● **REQUIRED ACTION**: Using the records below, give again exactly the lines from the line that contains "metal | vias" through the line that contains "nand3_1: 55 / 275", both ends included, and only those.
____
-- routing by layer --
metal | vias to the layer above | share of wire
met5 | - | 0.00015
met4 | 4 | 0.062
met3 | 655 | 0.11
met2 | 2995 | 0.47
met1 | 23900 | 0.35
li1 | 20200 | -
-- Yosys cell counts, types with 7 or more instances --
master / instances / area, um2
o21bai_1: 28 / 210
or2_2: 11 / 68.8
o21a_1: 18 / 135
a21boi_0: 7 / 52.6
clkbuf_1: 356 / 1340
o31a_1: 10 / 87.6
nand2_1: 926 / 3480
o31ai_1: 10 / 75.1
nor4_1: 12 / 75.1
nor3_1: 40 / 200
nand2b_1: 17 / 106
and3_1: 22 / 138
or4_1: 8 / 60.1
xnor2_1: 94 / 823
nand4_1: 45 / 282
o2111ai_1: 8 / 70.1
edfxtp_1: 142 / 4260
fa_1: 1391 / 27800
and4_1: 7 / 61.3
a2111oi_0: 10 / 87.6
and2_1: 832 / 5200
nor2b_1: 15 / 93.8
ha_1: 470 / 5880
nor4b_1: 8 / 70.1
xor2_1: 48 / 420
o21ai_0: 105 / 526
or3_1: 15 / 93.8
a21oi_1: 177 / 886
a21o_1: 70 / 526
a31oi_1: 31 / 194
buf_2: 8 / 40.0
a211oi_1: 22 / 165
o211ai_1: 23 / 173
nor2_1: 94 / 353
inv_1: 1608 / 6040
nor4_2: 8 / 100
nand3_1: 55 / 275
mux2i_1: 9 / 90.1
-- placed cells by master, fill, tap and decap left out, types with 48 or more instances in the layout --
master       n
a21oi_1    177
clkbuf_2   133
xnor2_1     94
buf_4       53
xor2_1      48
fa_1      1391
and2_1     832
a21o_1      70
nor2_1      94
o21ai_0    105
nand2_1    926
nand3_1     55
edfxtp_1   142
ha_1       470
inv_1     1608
## config.mk

```make
export PLATFORM = sky130hd
export DESIGN_NAME = vff_recip
export DESIGN_NICKNAME = d
export VERILOG_FILES = /design/src/hdl/vff_pkg.sv /design/src/hdl/vff_recip.sv
export SDC_FILE = /design/constraint.sdc
export NUM_CORES = 1
export LEC_CHECK = 0
export BUFFER_PORTS_ARGS = -buffer_cell sky130_fd_sc_hd__buf_4
export CORE_MARGIN = 1.5
export CORE_UTILIZATION = 30
export CTS_BUF_LIST = sky130_fd_sc_hd__clkbuf_4
export DETAILED_ROUTE_END_ITERATION = 8
export SETUP_SLACK_MARGIN = 0.1
export SLEW_MARGIN = 20
export SYNTH_ARGS = -nofsm -noshare
export SYNTH_HDL_FRONTEND = slang
export SYNTH_SLANG_ARGS = --single-unit
```

## constraint.sdc

```tcl
create_clock -name clk -period 10.8 [get_ports clk]
set_input_delay 2.16 -clock clk [delete_from_list [all_inputs] [get_ports clk]]
set_output_delay 2.16 -clock clk [all_outputs]
set_load 0.005 [all_outputs]
```

## src/hdl/vff_pkg.sv

```systemverilog
package vff_pkg;

  // Fixed formats
  localparam int COORD_W            = 32;
  localparam int COORD_FRAC_BITS    = 16;
  localparam int FACTOR_W           = 17;
  localparam int EXP_TABLE_BITS_DEF = 6;
  localparam int EXP_ARG_W          = 20;   // exp argument, unsigned Q4.16
  localparam int RECIP_BITS         = 48;
  localparam int RECIP_W            = RECIP_BITS + 1;
  localparam int RECIP_LO_W         = 25;   // low slice of the reciprocal multiply
  localparam int MAG_W              = 33;   // linear numerator magnitude

  localparam logic [FACTOR_W-1:0] ONE_Q16 = FACTOR_W'(65536);

  // Stream payload widths
  localparam int IN_DATA_W  = 32;
  localparam int OUT_DATA_W = 24;
  localparam int CFG_IDX_W  = 2;
  localparam int CFG_DATA_W = 32;

  // Fog modes
  localparam logic [1:0] MODE_LINEAR = 2'd0;
  localparam logic [1:0] MODE_EXP    = 2'd1;
  localparam logic [1:0] MODE_EXP2   = 2'd2;

  // Register indexes
  localparam logic [CFG_IDX_W-1:0] REG_MODE    = 2'd0;
  localparam logic [CFG_IDX_W-1:0] REG_START   = 2'd1;
  localparam logic [CFG_IDX_W-1:0] REG_END     = 2'd2;
  localparam logic [CFG_IDX_W-1:0] REG_DENSITY = 2'd3;

  // Per-stage advance enables for the shared pipeline
  typedef struct packed {
    logic s2;
    logic s3;
    logic s4;
  } vff_adv_t;

  // One exp(-x) table entry, Q16: series for exp(-t/256), eight squarings, round
  function automatic logic [FACTOR_W-1:0] exp_entry(input int unsigned k,
                                                    input int unsigned tbits);
    logic [63:0] t;
    logic [63:0] u;
    logic [63:0] sum;
    logic [63:0] term;
    logic [63:0] rnd;
    t    = 64'(k) << (35 - tbits);
    u    = t >> 8;
    sum  = 64'd1 << 31;
    term = 64'd1 << 31;
    term = (term * u) >> 31;
    sum  = sum - term;
    term = ((term * u) >> 31) / 2;
    sum  = sum + term;
    term = ((term * u) >> 31) / 3;
    sum  = sum - term;
    term = ((term * u) >> 31) / 4;
    sum  = sum + term;
    term = ((term * u) >> 31) / 5;
    sum  = sum - term;
    term = ((term * u) >> 31) / 6;
    sum  = sum + term;
    for (int n = 0; n < 8; n++) begin
      sum = (sum * sum + (64'd1 << 30)) >> 31;
    end
    rnd = (sum + 64'd16384) >> 15;
    return rnd[FACTOR_W-1:0];
  endfunction

endpackage

```

## src/hdl/vff_recip.sv

```systemverilog
module vff_recip import vff_pkg::*; (
  input  logic                      clk,
  input  logic                      rst_n,
  input  logic                      load,
  input  logic signed [COORD_W-1:0] fog_start,
  input  logic signed [COORD_W-1:0] fog_end,
  output logic [RECIP_W-1:0]        recip,
  output logic                      recip_neg,
  output logic                      busy
);

  localparam int CNT_W = $clog2(RECIP_W);

  typedef enum logic [2:0] {
    ST_IDLE = 3'b001,
    ST_PREP = 3'b010,
    ST_DIV  = 3'b100
  } recip_state_t;

  recip_state_t             state_r, state_nxt;
  logic signed [COORD_W:0]  diff_r, diff_nxt;
  logic [COORD_W-1:0]       dvsr_r, dvsr_nxt;
  logic [COORD_W-1:0]       rem_r, rem_nxt;
  logic [RECIP_W-1:0]       dvd_r, dvd_nxt;
  logic [CNT_W-1:0]         cnt_r, cnt_nxt;
  logic [RECIP_W-1:0]       recip_r, recip_nxt;
  logic                     neg_r, neg_nxt;
  logic [COORD_W:0]         diff_mag;
  logic [COORD_W:0]         rem_sh;
  logic                     ge;

  // Magnitude of the start-to-end span
  assign diff_mag = diff_r[COORD_W] ? (~diff_r + 1'b1) : diff_r;

  // One restoring step: shift in the next dividend bit, subtract if it fits
  assign rem_sh = {rem_r, dvd_r[RECIP_W-1]};
  assign ge     = (rem_sh >= {1'b0, dvsr_r});

  always_comb begin
    state_nxt = state_r;
    diff_nxt  = diff_r;
    dvsr_nxt  = dvsr_r;
    rem_nxt   = rem_r;
    dvd_nxt   = dvd_r;
    cnt_nxt   = cnt_r;
    recip_nxt = recip_r;
    neg_nxt   = neg_r;
    case (state_r)
      ST_IDLE: begin
        if (load) begin
          diff_nxt  = {fog_end[COORD_W-1], fog_end} - {fog_start[COORD_W-1], fog_start};
          state_nxt = ST_PREP;
        end
      end
      ST_PREP: begin
        if (diff_r == '0) begin
          // Equal start and end: factor scale is 1.0
          recip_nxt = RECIP_W'(1) << (RECIP_BITS - COORD_FRAC_BITS);
          neg_nxt   = 1'b0;
          state_nxt = ST_IDLE;
        end else begin
          // Dividend 2^48 + mag/2 rounds the quotient to nearest
          dvsr_nxt  = diff_mag[COORD_W-1:0];
          dvd_nxt   = {1'b1, (RECIP_BITS - COORD_W + 1)'(0), diff_mag[COORD_W-1:1]};
          rem_nxt   = '0;
          cnt_nxt   = CNT_W'(RECIP_W - 1);
          neg_nxt   = diff_r[COORD_W];
          state_nxt = ST_DIV;
        end
      end
      ST_DIV: begin
        rem_nxt = ge ? COORD_W'(rem_sh - {1'b0, dvsr_r}) : rem_sh[COORD_W-1:0];
        dvd_nxt = {dvd_r[RECIP_W-2:0], ge};
        cnt_nxt = cnt_r - 1'b1;
        if (cnt_r == '0) begin
          recip_nxt = {dvd_r[RECIP_W-2:0], ge};
          state_nxt = ST_IDLE;
        end
      end
      default: state_nxt = ST_IDLE;
    endcase
    // A new write restarts the division
    if (load && state_r != ST_IDLE) begin
      diff_nxt  = {fog_end[COORD_W-1], fog_end} - {fog_start[COORD_W-1], fog_start};
      state_nxt = ST_PREP;
    end
  end

  always_ff @(posedge clk) begin
    if (!rst_n) begin
      state_r <= ST_IDLE;
      recip_r <= RECIP_W'(1) << 32;   // end 1.0, start 0
      neg_r   <= 1'b0;
    end else begin
      state_r <= state_nxt;
      recip_r <= recip_nxt;
      neg_r   <= neg_nxt;
    end
  end

  always_ff @(posedge clk) begin
    diff_r <= diff_nxt;
    dvsr_r <= dvsr_nxt;
    rem_r  <= rem_nxt;
    dvd_r  <= dvd_nxt;
    cnt_r  <= cnt_nxt;
  end

  assign recip     = recip_r;
  assign recip_neg = neg_r;
  assign busy      = load || (state_r != ST_IDLE);

endmodule

```
### config.mk
export PLATFORM = sky130hd
export DESIGN_NAME = vff_exp
export DESIGN_NICKNAME = d
export VERILOG_FILES = /design/src/hdl/vff_pkg.sv /design/src/hdl/vff_exp.sv
export SDC_FILE = /design/constraint.sdc
export NUM_CORES = 2
export LEC_CHECK = 0
export BUFFER_PORTS_ARGS = -buffer_cell sky130_fd_sc_hd__buf_2
export CORE_ASPECT_RATIO = 1.1
export CORE_MARGIN = 3
export CORE_UTILIZATION = 60
export DETAILED_ROUTE_END_ITERATION = 7
export HOLD_SLACK_MARGIN = 0.05
export PLACE_DENSITY = 0.87
export REMOVE_ABC_BUFFERS = 1
export SLEW_MARGIN = 20
export SYNTH_ARGS = -nofsm -noshare
export SYNTH_HDL_FRONTEND = slang
export SYNTH_SLANG_ARGS = --single-unit
### constraint.sdc
create_clock -name clk -period 9.9 [get_ports clk]
set_input_delay 0.99 -clock clk [delete_from_list [all_inputs] [get_ports clk]]
set_output_delay 0.99 -clock clk [all_outputs]
set_load 0.1 [all_outputs]
### src/hdl/vff_pkg.sv
package vff_pkg;

  // Fixed formats
  localparam int COORD_W            = 32;
  localparam int COORD_FRAC_BITS    = 16;
  localparam int FACTOR_W           = 17;
  localparam int EXP_TABLE_BITS_DEF = 6;
  localparam int EXP_ARG_W          = 20;   // exp argument, unsigned Q4.16
  localparam int RECIP_BITS         = 48;
  localparam int RECIP_W            = RECIP_BITS + 1;
  localparam int RECIP_LO_W         = 25;   // low slice of the reciprocal multiply
  localparam int MAG_W              = 33;   // linear numerator magnitude

  localparam logic [FACTOR_W-1:0] ONE_Q16 = FACTOR_W'(65536);

  // Stream payload widths
  localparam int IN_DATA_W  = 32;
  localparam int OUT_DATA_W = 24;
  localparam int CFG_IDX_W  = 2;
  localparam int CFG_DATA_W = 32;

  // Fog modes
  localparam logic [1:0] MODE_LINEAR = 2'd0;
  localparam logic [1:0] MODE_EXP    = 2'd1;
  localparam logic [1:0] MODE_EXP2   = 2'd2;

  // Register indexes
  localparam logic [CFG_IDX_W-1:0] REG_MODE    = 2'd0;
  localparam logic [CFG_IDX_W-1:0] REG_START   = 2'd1;
  localparam logic [CFG_IDX_W-1:0] REG_END     = 2'd2;
  localparam logic [CFG_IDX_W-1:0] REG_DENSITY = 2'd3;

  // Per-stage advance enables for the shared pipeline
  typedef struct packed {
    logic s2;
    logic s3;
    logic s4;
  } vff_adv_t;

  // One exp(-x) table entry, Q16: series for exp(-t/256), eight squarings, round
  function automatic logic [FACTOR_W-1:0] exp_entry(input int unsigned k,
                                                    input int unsigned tbits);
    logic [63:0] t;
    logic [63:0] u;
    logic [63:0] sum;
    logic [63:0] term;
    logic [63:0] rnd;
    t    = 64'(k) << (35 - tbits);
    u    = t >> 8;
    sum  = 64'd1 << 31;
    term = 64'd1 << 31;
    term = (term * u) >> 31;
    sum  = sum - term;
    term = ((term * u) >> 31) / 2;
    sum  = sum + term;
    term = ((term * u) >> 31) / 3;
    sum  = sum - term;
    term = ((term * u) >> 31) / 4;
    sum  = sum + term;
    term = ((term * u) >> 31) / 5;
    sum  = sum - term;
    term = ((term * u) >> 31) / 6;
    sum  = sum + term;
    for (int n = 0; n < 8; n++) begin
      sum = (sum * sum + (64'd1 << 30)) >> 31;
    end
    rnd = (sum + 64'd16384) >> 15;
    return rnd[FACTOR_W-1:0];
  endfunction

endpackage

### src/hdl/vff_exp.sv
module vff_exp import vff_pkg::*; #(
  parameter int EXP_TABLE_BITS = EXP_TABLE_BITS_DEF
) (
  input  logic                  clk,
  input  vff_adv_t              adv,
  input  logic [COORD_W-1:0]    az,
  input  logic [CFG_DATA_W-1:0] fog_density,
  input  logic [1:0]            fog_mode,
  output logic [FACTOR_W-1:0]   exp_f
);

  localparam int SB     = EXP_ARG_W - EXP_TABLE_BITS;
  localparam int TBL_N  = 1 << EXP_TABLE_BITS;
  localparam int F      = COORD_FRAC_BITS;
  localparam int PROD_W = CFG_DATA_W + COORD_W;
  localparam int SQ_IN  = EXP_ARG_W - 2;

  logic [FACTOR_W-1:0]       rom [0:TBL_N];
  logic [PROD_W-1:0]         prod_r;
  logic [2*SQ_IN-1:0]        sq;
  logic                      sat_exp, sat_exp2;
  logic [EXP_ARG_W-1:0]      arg_r;
  logic                      sat3_r, sat4_r;
  logic [EXP_TABLE_BITS:0]   idx_a, idx_b;
  logic [FACTOR_W-1:0]       ta, tb;
  logic [FACTOR_W-1:0]       a_r, d_r;
  logic                      up_r;
  logic [SB-1:0]             fr_r;
  logic [FACTOR_W+SB-1:0]    step_prod;
  logic [FACTOR_W-1:0]       step;

  // exp(-x) segment ends over [0,16], both ends included
  for (genvar k = 0; k <= TBL_N; k++) begin : g_rom
    assign rom[k] = exp_entry(k, EXP_TABLE_BITS);
  end

  // Stage 2: density times |z|
  always_ff @(posedge clk) begin
    if (adv.s2) begin
      prod_r <= fog_density * az;
    end
  end

  // Stage 3: argument in Q.16, squared for exp2, range saturation
  assign sq       = prod_r[F+SQ_IN-1:F] * prod_r[F+SQ_IN-1:F];
  assign sat_exp  = |prod_r[PROD_W-1:F+EXP_ARG_W];
  assign sat_exp2 = |prod_r[PROD_W-1:F+SQ_IN];

  always_ff @(posedge clk) begin
    if (adv.s3) begin
      if (fog_mode == MODE_EXP2) begin
        arg_r  <= sq[2*SQ_IN-1:16];
        sat3_r <= sat_exp2;
      end else begin
        arg_r  <= prod_r[F+EXP_ARG_W-1:F];
        sat3_r <= sat_exp;
      end
    end
  end

  // Stage 4: fetch both segment ends, hold slope magnitude and direction
  assign idx_a = {1'b0, arg_r[EXP_ARG_W-1:SB]};
  assign idx_b = idx_a + 1'b1;
  assign ta    = rom[idx_a];
  assign tb    = rom[idx_b];

  always_ff @(posedge clk) begin
    if (adv.s4) begin
      a_r    <= ta;
      up_r   <= (ta < tb);
      d_r    <= (ta < tb) ? (tb - ta) : (ta - tb);
      fr_r   <= arg_r[SB-1:0];
      sat4_r <= sat3_r;
    end
  end

  // Interpolate within the segment; output stage registers the result
  assign step_prod = d_r * fr_r;
  assign step      = step_prod[FACTOR_W+SB-1:SB];
  assign exp_f     = sat4_r ? '0 : (up_r ? (a_r + step) : (a_r - step));

endmodule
____
● **SOLVED EXERCISE**:
metal | vias to the layer above | share of wire
met5 | - | 0.00015
met4 | 4 | 0.062
met3 | 655 | 0.11
met2 | 2995 | 0.47
met1 | 23900 | 0.35
li1 | 20200 | -
-- Yosys cell counts, types with 7 or more instances --
master / instances / area, um2
o21bai_1: 28 / 210
or2_2: 11 / 68.8
o21a_1: 18 / 135
a21boi_0: 7 / 52.6
clkbuf_1: 356 / 1340
o31a_1: 10 / 87.6
nand2_1: 926 / 3480
o31ai_1: 10 / 75.1
nor4_1: 12 / 75.1
nor3_1: 40 / 200
nand2b_1: 17 / 106
and3_1: 22 / 138
or4_1: 8 / 60.1
xnor2_1: 94 / 823
nand4_1: 45 / 282
o2111ai_1: 8 / 70.1
edfxtp_1: 142 / 4260
fa_1: 1391 / 27800
and4_1: 7 / 61.3
a2111oi_0: 10 / 87.6
and2_1: 832 / 5200
nor2b_1: 15 / 93.8
ha_1: 470 / 5880
nor4b_1: 8 / 70.1
xor2_1: 48 / 420
o21ai_0: 105 / 526
or3_1: 15 / 93.8
a21oi_1: 177 / 886
a21o_1: 70 / 526
a31oi_1: 31 / 194
buf_2: 8 / 40.0
a211oi_1: 22 / 165
o211ai_1: 23 / 173
nor2_1: 94 / 353
inv_1: 1608 / 6040
nor4_2: 8 / 100
nand3_1: 55 / 275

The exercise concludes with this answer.